What is needed -
Each line of the material below with the word "group" is to be reported.

- - -

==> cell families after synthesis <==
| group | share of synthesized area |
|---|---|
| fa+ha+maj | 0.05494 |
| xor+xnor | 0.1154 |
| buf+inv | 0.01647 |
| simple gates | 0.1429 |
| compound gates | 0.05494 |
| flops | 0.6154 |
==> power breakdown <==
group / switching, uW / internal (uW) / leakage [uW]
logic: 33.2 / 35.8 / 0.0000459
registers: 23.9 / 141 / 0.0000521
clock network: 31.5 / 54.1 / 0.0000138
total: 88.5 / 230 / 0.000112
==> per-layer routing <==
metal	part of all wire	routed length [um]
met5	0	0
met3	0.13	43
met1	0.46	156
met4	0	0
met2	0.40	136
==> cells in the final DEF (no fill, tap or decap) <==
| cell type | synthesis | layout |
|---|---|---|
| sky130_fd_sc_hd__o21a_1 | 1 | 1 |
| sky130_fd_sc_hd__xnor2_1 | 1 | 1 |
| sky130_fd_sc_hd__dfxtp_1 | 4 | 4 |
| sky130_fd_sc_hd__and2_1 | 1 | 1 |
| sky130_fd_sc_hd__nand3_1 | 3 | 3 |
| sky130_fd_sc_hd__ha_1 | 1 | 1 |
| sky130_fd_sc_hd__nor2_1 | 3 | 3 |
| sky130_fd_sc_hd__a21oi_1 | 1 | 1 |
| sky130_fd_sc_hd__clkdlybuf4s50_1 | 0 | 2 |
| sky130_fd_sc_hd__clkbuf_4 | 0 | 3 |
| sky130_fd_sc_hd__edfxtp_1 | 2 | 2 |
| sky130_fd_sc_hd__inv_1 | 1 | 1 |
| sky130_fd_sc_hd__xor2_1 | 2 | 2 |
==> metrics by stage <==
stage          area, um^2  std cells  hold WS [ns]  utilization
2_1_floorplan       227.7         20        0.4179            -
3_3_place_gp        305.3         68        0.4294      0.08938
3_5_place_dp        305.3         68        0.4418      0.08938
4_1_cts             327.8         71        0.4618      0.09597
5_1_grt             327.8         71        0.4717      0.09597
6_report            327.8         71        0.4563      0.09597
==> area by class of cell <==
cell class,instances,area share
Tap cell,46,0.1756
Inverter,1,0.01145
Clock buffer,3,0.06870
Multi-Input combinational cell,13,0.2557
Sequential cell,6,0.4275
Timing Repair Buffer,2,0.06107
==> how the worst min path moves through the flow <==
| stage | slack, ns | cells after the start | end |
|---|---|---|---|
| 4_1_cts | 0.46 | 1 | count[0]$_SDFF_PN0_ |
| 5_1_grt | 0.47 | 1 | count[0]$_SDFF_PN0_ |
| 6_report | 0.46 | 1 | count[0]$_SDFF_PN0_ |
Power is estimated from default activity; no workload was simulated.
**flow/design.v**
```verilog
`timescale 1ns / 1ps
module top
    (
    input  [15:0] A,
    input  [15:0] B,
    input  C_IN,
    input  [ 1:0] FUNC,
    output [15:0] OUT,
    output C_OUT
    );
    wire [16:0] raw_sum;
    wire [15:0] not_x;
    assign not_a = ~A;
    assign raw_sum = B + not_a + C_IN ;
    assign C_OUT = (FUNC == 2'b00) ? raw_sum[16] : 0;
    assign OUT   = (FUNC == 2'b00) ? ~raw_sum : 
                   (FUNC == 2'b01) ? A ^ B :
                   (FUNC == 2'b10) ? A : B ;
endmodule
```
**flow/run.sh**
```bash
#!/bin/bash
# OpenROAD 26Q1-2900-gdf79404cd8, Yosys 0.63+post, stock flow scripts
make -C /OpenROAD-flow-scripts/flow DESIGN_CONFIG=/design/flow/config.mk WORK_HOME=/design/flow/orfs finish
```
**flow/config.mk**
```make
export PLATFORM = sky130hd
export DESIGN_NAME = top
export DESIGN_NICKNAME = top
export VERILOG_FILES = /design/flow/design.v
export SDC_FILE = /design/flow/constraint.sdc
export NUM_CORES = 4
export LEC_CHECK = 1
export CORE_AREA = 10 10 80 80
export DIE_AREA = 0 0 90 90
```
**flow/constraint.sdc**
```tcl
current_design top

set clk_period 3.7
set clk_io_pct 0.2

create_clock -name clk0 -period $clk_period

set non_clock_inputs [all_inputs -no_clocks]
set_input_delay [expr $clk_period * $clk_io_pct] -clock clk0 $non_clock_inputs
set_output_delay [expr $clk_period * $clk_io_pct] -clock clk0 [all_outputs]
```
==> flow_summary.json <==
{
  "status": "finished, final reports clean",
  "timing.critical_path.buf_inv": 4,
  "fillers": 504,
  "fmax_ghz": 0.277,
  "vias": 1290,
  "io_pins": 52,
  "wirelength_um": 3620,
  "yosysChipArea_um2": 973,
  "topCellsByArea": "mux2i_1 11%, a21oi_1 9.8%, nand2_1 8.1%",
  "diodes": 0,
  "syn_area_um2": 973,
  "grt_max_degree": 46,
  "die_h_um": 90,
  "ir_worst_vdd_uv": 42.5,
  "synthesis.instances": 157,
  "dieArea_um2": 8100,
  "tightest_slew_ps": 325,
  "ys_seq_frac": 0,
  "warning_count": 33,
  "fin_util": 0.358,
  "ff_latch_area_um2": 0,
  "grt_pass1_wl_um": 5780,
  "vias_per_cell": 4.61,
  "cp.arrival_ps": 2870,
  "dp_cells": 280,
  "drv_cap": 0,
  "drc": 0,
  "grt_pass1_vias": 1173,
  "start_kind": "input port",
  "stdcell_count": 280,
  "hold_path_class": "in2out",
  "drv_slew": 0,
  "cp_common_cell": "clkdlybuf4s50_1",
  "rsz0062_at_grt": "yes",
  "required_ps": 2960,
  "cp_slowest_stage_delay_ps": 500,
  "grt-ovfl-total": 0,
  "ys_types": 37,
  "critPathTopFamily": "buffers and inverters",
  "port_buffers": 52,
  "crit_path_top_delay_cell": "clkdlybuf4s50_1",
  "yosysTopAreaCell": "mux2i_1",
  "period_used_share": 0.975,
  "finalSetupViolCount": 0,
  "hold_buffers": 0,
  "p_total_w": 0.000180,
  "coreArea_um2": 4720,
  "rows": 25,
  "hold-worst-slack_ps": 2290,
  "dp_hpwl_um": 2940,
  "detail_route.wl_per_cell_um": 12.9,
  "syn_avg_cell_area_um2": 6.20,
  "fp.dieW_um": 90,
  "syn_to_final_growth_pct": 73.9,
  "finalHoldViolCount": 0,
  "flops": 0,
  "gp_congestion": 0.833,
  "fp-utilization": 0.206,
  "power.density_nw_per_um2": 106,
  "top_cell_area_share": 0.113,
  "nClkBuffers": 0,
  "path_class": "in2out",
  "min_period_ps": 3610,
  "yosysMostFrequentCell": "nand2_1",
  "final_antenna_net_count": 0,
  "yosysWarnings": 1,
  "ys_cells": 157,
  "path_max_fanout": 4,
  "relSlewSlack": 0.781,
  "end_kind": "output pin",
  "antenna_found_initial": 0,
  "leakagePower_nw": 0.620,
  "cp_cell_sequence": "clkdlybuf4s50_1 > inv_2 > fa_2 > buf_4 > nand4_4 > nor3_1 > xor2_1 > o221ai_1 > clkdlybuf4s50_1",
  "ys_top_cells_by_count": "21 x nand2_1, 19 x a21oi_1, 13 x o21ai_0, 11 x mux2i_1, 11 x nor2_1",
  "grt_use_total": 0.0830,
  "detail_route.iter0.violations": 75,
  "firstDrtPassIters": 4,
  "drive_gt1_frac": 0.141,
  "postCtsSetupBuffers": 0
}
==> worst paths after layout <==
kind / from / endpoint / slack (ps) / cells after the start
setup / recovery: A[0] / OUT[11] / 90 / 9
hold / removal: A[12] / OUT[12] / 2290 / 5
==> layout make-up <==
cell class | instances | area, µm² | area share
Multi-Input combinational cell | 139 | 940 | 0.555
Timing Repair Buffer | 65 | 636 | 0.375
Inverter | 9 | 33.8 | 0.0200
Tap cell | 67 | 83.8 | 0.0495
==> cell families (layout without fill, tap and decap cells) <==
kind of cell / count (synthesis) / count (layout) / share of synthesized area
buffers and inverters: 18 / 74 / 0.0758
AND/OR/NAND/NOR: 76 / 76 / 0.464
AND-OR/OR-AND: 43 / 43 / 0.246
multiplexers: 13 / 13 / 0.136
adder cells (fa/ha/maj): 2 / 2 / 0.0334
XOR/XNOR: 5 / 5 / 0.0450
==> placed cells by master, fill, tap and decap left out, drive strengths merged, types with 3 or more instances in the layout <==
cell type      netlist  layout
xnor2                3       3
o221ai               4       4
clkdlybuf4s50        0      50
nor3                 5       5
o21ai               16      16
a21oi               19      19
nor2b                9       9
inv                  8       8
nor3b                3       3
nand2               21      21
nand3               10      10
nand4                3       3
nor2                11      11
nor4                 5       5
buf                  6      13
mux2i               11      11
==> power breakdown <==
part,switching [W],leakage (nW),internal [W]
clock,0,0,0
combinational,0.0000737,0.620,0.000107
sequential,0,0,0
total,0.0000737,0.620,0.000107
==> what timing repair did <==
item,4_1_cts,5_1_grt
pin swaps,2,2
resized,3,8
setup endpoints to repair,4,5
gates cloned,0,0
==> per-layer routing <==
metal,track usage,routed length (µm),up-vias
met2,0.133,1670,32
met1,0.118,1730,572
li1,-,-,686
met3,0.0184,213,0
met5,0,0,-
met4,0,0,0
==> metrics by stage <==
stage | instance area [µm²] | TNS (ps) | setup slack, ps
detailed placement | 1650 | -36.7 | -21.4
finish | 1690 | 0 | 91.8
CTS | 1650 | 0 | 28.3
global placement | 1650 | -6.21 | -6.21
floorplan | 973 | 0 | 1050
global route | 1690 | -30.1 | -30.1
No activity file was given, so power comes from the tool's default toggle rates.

- - -

Task result -
| group | share of synthesized area |
group / switching, uW / internal (uW) / leakage [uW]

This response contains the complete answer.